What the exercise asks> Return the following from the records below: each line, word for word, starting with the line that contains "drt_first_iter_violations: 172" and going on through the line that contains "max-delay path by", with nothing outside that range.

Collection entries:
══════

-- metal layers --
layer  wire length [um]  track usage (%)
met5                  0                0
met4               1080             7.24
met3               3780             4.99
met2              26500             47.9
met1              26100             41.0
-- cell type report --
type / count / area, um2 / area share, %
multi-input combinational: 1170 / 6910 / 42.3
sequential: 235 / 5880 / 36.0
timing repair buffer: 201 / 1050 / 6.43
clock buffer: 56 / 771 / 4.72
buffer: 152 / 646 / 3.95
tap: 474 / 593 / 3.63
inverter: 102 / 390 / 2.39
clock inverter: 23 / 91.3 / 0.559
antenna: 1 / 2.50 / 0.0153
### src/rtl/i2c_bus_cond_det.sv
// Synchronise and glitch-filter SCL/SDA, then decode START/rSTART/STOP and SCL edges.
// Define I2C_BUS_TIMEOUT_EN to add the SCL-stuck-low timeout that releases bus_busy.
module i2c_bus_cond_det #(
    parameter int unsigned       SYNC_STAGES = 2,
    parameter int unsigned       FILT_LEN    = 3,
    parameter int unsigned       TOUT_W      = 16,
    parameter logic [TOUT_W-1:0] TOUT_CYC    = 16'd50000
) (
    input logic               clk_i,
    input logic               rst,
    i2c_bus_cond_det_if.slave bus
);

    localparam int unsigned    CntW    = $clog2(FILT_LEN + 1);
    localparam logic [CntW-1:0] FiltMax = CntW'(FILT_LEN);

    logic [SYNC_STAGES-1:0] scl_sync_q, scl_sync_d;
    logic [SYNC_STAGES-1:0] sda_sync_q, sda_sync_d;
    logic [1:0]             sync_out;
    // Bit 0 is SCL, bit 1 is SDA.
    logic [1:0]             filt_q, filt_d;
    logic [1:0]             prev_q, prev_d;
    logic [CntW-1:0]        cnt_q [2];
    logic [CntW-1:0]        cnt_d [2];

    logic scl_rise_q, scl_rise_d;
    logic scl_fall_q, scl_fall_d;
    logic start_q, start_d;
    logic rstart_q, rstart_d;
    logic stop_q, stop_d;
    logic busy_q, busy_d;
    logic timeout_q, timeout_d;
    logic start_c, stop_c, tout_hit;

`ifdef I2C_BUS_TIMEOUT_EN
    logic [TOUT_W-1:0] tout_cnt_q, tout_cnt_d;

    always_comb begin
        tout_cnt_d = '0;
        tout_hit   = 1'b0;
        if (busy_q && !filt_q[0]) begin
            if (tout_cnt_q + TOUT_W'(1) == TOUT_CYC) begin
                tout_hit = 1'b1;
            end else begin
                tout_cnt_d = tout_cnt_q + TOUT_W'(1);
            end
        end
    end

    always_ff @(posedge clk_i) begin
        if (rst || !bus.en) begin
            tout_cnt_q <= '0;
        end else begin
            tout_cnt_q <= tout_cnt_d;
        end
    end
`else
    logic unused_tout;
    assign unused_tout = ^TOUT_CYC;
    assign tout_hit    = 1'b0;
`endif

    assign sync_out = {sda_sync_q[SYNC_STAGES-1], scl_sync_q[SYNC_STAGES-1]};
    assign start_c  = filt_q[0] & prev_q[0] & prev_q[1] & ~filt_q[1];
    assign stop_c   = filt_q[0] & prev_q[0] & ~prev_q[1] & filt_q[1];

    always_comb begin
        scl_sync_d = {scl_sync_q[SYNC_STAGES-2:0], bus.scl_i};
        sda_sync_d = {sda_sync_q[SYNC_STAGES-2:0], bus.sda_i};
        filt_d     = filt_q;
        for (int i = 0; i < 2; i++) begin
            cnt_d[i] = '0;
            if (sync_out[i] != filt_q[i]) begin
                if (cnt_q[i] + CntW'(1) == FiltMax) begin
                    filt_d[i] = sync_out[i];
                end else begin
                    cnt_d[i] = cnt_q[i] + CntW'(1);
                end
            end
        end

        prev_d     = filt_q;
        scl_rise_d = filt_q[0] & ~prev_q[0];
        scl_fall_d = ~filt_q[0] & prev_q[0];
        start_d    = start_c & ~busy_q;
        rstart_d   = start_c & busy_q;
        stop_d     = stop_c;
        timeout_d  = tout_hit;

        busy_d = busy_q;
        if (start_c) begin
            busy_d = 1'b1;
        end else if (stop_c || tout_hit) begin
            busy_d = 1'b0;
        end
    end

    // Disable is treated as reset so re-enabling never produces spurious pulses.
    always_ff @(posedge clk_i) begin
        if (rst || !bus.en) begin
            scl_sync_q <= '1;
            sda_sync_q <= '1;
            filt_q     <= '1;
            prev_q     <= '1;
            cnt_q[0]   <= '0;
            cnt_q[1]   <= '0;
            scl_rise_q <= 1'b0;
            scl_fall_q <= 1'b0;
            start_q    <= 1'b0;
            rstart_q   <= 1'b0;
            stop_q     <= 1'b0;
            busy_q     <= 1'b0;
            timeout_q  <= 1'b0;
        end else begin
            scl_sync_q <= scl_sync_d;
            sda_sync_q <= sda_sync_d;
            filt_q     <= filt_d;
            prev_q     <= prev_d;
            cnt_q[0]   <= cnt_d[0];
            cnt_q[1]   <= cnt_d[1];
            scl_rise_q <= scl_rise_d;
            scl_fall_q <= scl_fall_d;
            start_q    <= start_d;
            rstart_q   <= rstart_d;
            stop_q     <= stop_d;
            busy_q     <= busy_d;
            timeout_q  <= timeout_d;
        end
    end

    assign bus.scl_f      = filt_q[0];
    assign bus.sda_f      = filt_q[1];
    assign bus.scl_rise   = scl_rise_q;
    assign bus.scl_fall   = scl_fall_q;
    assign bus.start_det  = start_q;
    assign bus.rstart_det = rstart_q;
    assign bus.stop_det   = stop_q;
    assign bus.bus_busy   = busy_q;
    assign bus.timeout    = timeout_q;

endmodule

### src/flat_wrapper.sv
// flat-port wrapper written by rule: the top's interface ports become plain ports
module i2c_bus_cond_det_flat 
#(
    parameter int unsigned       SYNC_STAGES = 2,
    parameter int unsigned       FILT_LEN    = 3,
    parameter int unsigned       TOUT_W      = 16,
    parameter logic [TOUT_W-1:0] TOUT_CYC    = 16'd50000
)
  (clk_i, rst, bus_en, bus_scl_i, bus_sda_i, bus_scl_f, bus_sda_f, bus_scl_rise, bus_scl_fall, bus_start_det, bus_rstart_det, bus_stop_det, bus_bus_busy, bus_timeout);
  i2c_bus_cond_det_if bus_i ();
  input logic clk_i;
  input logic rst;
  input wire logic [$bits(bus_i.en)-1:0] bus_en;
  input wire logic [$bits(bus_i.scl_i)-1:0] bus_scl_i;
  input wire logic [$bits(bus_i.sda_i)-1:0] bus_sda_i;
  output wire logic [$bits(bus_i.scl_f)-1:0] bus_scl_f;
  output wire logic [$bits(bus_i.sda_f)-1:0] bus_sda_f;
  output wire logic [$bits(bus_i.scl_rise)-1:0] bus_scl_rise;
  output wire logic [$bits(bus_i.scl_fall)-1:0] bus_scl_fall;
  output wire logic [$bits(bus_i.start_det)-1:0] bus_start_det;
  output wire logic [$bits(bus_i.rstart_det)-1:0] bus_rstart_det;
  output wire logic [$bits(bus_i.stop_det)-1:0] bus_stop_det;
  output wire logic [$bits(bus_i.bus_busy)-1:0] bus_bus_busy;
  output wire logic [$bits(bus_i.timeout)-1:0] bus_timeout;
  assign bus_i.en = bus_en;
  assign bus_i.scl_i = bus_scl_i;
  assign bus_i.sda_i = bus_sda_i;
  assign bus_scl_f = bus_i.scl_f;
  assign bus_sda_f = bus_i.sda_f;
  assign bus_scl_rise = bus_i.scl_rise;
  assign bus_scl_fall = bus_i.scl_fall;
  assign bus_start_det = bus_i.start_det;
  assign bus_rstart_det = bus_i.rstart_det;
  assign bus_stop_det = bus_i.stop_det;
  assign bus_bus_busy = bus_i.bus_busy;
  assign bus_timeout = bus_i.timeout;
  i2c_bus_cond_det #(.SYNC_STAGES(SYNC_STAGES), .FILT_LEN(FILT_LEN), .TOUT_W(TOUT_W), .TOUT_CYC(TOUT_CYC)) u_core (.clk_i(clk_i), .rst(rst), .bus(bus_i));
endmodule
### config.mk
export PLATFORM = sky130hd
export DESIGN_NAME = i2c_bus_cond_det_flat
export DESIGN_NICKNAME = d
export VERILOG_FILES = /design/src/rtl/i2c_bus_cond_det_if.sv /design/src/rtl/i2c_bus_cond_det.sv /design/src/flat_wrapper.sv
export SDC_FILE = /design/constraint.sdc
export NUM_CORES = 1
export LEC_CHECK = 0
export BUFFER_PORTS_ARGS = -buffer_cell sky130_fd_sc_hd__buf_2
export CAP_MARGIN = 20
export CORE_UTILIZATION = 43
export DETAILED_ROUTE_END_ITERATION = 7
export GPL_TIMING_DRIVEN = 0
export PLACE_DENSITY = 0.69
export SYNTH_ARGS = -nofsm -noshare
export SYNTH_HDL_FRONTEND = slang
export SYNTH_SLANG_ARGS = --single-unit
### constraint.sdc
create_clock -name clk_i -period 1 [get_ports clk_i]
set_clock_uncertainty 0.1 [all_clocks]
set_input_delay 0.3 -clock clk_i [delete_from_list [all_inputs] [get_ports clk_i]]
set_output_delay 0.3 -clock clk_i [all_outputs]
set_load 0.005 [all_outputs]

══════

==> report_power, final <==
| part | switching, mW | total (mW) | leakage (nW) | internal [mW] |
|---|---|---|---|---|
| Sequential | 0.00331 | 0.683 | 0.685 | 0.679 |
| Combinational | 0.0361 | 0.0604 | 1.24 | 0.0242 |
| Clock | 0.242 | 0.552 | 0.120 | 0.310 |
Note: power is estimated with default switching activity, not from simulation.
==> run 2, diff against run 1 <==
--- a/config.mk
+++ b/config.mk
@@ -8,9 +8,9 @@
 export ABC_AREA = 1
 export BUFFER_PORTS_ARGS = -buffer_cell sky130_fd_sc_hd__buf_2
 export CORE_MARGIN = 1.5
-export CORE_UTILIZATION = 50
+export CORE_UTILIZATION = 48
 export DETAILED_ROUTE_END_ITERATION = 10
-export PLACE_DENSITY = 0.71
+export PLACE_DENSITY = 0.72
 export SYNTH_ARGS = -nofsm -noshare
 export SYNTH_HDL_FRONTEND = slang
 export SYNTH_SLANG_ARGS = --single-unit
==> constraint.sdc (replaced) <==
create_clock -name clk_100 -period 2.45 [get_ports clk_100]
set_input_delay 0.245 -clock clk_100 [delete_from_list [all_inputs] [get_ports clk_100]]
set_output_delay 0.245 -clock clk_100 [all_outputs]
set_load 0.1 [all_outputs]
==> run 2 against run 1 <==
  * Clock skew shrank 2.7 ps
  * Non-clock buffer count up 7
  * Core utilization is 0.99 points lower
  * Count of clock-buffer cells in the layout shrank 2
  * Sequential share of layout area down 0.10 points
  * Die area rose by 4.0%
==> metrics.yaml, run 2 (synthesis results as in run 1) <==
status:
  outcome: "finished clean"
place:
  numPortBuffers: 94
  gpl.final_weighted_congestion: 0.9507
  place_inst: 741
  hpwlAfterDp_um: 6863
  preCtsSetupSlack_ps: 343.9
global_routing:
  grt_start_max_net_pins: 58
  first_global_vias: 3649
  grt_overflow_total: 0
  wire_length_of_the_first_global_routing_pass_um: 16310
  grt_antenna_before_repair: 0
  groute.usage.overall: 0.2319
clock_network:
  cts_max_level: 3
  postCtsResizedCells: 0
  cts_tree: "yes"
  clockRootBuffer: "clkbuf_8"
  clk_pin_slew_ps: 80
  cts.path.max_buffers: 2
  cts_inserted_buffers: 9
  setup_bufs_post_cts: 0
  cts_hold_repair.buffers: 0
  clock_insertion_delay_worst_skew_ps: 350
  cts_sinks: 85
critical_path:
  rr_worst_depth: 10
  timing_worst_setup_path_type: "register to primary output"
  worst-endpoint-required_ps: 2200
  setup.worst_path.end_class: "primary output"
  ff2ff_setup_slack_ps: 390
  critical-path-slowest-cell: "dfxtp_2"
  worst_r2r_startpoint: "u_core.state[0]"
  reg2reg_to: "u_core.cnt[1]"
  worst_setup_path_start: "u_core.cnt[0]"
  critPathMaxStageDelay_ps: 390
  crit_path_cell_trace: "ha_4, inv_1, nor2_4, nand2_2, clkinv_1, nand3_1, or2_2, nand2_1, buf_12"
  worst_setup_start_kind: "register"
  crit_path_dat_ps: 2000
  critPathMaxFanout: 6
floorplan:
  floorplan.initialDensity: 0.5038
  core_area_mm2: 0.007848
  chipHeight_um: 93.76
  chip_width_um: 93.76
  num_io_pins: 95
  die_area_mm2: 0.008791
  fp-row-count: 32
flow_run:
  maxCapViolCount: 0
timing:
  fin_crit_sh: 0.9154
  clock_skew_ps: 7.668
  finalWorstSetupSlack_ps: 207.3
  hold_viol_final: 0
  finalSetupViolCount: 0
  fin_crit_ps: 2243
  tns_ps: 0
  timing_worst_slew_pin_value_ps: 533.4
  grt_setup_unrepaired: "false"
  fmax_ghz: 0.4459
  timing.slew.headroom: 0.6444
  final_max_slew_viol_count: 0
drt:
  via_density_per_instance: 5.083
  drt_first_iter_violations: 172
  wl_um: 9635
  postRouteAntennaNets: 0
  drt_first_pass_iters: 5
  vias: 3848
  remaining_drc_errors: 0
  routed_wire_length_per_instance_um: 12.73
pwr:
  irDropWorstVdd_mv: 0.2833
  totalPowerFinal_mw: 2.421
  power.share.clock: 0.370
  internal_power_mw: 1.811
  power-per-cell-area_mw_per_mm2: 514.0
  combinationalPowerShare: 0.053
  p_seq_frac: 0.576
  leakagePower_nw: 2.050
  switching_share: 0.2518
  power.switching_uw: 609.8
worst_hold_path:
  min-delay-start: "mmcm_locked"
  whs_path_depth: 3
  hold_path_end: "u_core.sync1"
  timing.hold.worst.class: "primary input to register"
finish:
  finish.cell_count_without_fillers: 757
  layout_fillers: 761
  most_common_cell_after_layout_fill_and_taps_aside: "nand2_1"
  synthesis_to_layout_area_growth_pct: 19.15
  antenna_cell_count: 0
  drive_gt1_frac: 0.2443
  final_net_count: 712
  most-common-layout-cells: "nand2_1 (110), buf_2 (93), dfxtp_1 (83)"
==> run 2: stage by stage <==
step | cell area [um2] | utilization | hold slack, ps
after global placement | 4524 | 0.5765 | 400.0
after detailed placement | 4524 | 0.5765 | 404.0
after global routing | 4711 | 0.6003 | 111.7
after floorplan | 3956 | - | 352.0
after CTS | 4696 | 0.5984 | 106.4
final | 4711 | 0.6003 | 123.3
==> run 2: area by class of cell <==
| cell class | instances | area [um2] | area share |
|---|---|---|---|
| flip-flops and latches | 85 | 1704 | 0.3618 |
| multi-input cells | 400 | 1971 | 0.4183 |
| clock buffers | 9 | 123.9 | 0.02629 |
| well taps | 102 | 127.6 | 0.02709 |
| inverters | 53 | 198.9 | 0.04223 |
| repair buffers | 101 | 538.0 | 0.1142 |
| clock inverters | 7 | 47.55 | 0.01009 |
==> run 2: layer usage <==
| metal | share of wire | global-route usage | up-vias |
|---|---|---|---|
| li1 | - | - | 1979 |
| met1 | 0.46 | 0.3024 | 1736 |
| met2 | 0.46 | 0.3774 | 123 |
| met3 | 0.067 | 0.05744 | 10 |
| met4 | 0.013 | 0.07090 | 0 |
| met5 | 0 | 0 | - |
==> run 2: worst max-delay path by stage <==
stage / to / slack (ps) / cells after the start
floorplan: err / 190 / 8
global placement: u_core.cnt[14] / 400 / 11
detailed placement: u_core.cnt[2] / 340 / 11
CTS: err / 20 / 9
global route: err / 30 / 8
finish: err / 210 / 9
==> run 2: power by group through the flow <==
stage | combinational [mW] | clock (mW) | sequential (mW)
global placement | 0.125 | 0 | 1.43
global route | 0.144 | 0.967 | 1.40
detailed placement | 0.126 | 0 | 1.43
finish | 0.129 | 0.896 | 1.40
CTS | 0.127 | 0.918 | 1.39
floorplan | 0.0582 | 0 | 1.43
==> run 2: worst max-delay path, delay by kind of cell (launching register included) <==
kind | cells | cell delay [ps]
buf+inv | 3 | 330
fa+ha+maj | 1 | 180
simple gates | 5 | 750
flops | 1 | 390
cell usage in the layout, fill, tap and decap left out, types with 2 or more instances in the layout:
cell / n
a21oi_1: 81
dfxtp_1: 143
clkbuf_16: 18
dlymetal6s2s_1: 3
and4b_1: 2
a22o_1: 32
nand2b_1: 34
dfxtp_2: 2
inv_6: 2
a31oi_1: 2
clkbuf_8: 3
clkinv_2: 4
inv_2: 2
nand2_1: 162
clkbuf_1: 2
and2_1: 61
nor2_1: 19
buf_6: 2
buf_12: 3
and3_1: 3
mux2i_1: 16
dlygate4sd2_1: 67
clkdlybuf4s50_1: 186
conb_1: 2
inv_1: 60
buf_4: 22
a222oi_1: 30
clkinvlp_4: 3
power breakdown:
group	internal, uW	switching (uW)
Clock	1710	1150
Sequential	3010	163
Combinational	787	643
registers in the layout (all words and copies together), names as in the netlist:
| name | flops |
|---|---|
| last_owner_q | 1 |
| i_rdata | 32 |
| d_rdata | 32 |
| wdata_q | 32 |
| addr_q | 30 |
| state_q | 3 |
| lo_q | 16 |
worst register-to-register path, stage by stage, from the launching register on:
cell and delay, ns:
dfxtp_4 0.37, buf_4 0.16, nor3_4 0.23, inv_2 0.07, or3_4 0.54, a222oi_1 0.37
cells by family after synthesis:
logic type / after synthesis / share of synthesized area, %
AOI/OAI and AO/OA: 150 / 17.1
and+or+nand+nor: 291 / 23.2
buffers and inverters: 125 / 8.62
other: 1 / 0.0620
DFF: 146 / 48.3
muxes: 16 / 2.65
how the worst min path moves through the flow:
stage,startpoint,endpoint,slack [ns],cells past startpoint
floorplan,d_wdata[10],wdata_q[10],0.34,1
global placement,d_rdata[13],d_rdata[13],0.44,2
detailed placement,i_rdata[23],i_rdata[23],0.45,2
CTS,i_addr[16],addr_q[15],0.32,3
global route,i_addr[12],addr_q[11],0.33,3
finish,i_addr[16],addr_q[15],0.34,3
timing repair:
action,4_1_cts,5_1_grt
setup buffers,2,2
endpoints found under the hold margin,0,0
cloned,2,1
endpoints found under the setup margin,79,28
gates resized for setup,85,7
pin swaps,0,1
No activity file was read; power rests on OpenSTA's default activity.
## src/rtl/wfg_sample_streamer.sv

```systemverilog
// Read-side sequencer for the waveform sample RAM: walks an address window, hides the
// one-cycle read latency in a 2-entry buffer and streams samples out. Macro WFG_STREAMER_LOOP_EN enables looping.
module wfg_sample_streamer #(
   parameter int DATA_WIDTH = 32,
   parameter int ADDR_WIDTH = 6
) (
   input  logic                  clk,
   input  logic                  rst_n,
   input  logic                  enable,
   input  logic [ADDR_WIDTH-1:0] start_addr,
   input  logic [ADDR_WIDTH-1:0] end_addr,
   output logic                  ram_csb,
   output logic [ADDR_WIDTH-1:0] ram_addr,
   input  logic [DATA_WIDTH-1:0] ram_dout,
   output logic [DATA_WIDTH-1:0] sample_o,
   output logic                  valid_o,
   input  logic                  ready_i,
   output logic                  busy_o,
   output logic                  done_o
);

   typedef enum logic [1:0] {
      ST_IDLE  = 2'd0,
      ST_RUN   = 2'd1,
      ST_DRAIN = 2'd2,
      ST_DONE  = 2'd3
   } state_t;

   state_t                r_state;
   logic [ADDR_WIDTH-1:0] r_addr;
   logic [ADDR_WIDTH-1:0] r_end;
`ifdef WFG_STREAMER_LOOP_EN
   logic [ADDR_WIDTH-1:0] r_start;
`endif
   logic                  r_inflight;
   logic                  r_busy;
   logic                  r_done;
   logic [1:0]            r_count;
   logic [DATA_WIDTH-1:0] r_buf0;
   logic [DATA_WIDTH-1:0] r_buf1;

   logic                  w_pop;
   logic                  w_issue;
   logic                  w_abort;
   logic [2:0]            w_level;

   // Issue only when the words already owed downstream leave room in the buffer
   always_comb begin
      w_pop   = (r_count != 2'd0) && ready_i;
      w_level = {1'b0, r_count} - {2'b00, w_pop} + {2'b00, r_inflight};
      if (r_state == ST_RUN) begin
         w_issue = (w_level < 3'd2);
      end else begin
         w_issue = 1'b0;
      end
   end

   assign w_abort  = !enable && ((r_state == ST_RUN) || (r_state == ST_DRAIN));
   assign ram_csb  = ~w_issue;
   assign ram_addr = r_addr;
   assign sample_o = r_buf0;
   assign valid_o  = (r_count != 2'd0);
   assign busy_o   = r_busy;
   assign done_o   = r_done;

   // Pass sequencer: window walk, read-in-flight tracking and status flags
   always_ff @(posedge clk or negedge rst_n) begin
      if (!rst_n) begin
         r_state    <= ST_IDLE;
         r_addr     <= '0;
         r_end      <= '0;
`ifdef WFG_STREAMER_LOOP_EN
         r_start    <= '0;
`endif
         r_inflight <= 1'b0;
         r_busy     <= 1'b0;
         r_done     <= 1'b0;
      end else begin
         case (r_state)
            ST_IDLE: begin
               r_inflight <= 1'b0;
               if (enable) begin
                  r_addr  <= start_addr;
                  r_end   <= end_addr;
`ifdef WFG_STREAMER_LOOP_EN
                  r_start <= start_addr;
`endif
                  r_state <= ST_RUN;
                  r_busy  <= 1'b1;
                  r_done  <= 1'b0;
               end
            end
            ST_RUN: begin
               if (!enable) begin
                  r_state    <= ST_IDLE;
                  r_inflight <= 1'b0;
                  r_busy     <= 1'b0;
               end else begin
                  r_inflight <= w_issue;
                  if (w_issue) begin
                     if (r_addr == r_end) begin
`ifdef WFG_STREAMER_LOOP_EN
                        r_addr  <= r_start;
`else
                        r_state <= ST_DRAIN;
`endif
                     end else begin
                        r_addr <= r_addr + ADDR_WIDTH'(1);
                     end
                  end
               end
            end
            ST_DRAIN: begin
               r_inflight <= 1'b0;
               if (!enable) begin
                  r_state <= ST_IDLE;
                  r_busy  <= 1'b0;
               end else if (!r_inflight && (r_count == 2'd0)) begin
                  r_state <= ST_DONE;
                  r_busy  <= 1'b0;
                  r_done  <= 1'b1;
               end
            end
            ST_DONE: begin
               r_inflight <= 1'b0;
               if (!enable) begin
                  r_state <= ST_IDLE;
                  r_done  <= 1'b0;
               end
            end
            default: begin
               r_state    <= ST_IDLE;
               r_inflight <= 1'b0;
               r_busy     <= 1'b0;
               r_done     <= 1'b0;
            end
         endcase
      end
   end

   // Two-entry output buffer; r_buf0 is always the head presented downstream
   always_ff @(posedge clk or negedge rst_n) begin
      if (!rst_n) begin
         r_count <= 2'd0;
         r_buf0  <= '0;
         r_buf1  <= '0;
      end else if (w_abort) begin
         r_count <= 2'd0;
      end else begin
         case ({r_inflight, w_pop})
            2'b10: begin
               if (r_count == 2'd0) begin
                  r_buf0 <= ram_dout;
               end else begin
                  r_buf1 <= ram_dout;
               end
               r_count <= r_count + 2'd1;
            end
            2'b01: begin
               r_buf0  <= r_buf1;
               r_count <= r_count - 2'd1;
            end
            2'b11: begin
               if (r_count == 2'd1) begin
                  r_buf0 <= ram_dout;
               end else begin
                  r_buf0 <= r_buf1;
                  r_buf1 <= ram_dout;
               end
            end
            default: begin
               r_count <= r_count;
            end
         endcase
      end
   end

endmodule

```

══════

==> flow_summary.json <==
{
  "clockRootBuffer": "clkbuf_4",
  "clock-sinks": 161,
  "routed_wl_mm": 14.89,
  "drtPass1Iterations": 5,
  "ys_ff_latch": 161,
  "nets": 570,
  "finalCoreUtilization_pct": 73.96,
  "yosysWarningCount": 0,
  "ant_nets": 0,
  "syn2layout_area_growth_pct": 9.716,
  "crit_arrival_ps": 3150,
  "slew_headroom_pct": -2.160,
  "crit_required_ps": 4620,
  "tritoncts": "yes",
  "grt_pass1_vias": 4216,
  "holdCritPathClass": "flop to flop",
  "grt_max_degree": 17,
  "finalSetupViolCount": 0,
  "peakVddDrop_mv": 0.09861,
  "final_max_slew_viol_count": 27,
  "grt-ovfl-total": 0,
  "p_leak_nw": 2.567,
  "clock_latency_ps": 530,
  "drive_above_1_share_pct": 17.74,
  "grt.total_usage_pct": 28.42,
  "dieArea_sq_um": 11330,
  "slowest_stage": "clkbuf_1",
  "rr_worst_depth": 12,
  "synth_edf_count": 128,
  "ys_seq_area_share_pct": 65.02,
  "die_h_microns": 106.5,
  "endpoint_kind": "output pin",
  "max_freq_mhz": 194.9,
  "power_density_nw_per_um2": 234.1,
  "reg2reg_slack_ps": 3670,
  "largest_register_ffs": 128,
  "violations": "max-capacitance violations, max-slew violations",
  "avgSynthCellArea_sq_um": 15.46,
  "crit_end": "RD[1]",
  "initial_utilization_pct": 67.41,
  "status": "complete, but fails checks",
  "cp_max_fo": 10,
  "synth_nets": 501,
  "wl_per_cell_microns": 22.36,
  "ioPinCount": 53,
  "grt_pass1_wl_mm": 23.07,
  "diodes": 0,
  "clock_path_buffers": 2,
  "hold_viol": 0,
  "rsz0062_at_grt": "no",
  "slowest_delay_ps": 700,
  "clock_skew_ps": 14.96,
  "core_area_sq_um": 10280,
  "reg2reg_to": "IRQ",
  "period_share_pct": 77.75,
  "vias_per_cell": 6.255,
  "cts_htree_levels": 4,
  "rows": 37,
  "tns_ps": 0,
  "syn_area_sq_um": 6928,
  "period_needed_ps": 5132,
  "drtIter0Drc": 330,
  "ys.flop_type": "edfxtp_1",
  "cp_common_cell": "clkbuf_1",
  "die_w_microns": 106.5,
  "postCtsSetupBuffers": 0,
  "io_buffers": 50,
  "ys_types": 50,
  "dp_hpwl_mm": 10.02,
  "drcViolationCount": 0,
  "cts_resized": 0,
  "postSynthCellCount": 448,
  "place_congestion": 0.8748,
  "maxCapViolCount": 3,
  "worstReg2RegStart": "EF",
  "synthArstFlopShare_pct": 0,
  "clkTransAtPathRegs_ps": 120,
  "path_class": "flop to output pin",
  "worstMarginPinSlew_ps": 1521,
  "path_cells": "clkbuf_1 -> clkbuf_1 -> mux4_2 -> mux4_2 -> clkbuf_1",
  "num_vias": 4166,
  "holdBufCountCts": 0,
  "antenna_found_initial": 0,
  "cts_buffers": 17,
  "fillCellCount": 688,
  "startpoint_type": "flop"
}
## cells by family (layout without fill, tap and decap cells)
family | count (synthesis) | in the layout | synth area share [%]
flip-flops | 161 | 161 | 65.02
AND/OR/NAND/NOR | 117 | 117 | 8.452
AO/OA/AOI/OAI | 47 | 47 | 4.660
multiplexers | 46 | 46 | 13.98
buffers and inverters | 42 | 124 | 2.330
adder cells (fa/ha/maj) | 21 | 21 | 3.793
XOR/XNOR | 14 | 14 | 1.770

══════

Solved exercise>
  drt_first_iter_violations: 172
  wl_um: 9635
  postRouteAntennaNets: 0
  drt_first_pass_iters: 5
  vias: 3848
  remaining_drc_errors: 0
  routed_wire_length_per_instance_um: 12.73
pwr:
  irDropWorstVdd_mv: 0.2833
  totalPowerFinal_mw: 2.421
  power.share.clock: 0.370
  internal_power_mw: 1.811
  power-per-cell-area_mw_per_mm2: 514.0
  combinationalPowerShare: 0.053
  p_seq_frac: 0.576
  leakagePower_nw: 2.050
  switching_share: 0.2518
  power.switching_uw: 609.8
worst_hold_path:
  min-delay-start: "mmcm_locked"
  whs_path_depth: 3
  hold_path_end: "u_core.sync1"
  timing.hold.worst.class: "primary input to register"
finish:
  finish.cell_count_without_fillers: 757
  layout_fillers: 761
  most_common_cell_after_layout_fill_and_taps_aside: "nand2_1"
  synthesis_to_layout_area_growth_pct: 19.15
  antenna_cell_count: 0
  drive_gt1_frac: 0.2443
  final_net_count: 712
  most-common-layout-cells: "nand2_1 (110), buf_2 (93), dfxtp_1 (83)"
==> run 2: stage by stage <==
step | cell area [um2] | utilization | hold slack, ps
after global placement | 4524 | 0.5765 | 400.0
after detailed placement | 4524 | 0.5765 | 404.0
after global routing | 4711 | 0.6003 | 111.7
after floorplan | 3956 | - | 352.0
after CTS | 4696 | 0.5984 | 106.4
final | 4711 | 0.6003 | 123.3
==> run 2: area by class of cell <==
| cell class | instances | area [um2] | area share |
|---|---|---|---|
| flip-flops and latches | 85 | 1704 | 0.3618 |
| multi-input cells | 400 | 1971 | 0.4183 |
| clock buffers | 9 | 123.9 | 0.02629 |
| well taps | 102 | 127.6 | 0.02709 |
| inverters | 53 | 198.9 | 0.04223 |
| repair buffers | 101 | 538.0 | 0.1142 |
| clock inverters | 7 | 47.55 | 0.01009 |
==> run 2: layer usage <==
| metal | share of wire | global-route usage | up-vias |
|---|---|---|---|
| li1 | - | - | 1979 |
| met1 | 0.46 | 0.3024 | 1736 |
| met2 | 0.46 | 0.3774 | 123 |
| met3 | 0.067 | 0.05744 | 10 |
| met4 | 0.013 | 0.07090 | 0 |
| met5 | 0 | 0 | - |
==> run 2: worst max-delay path by stage <==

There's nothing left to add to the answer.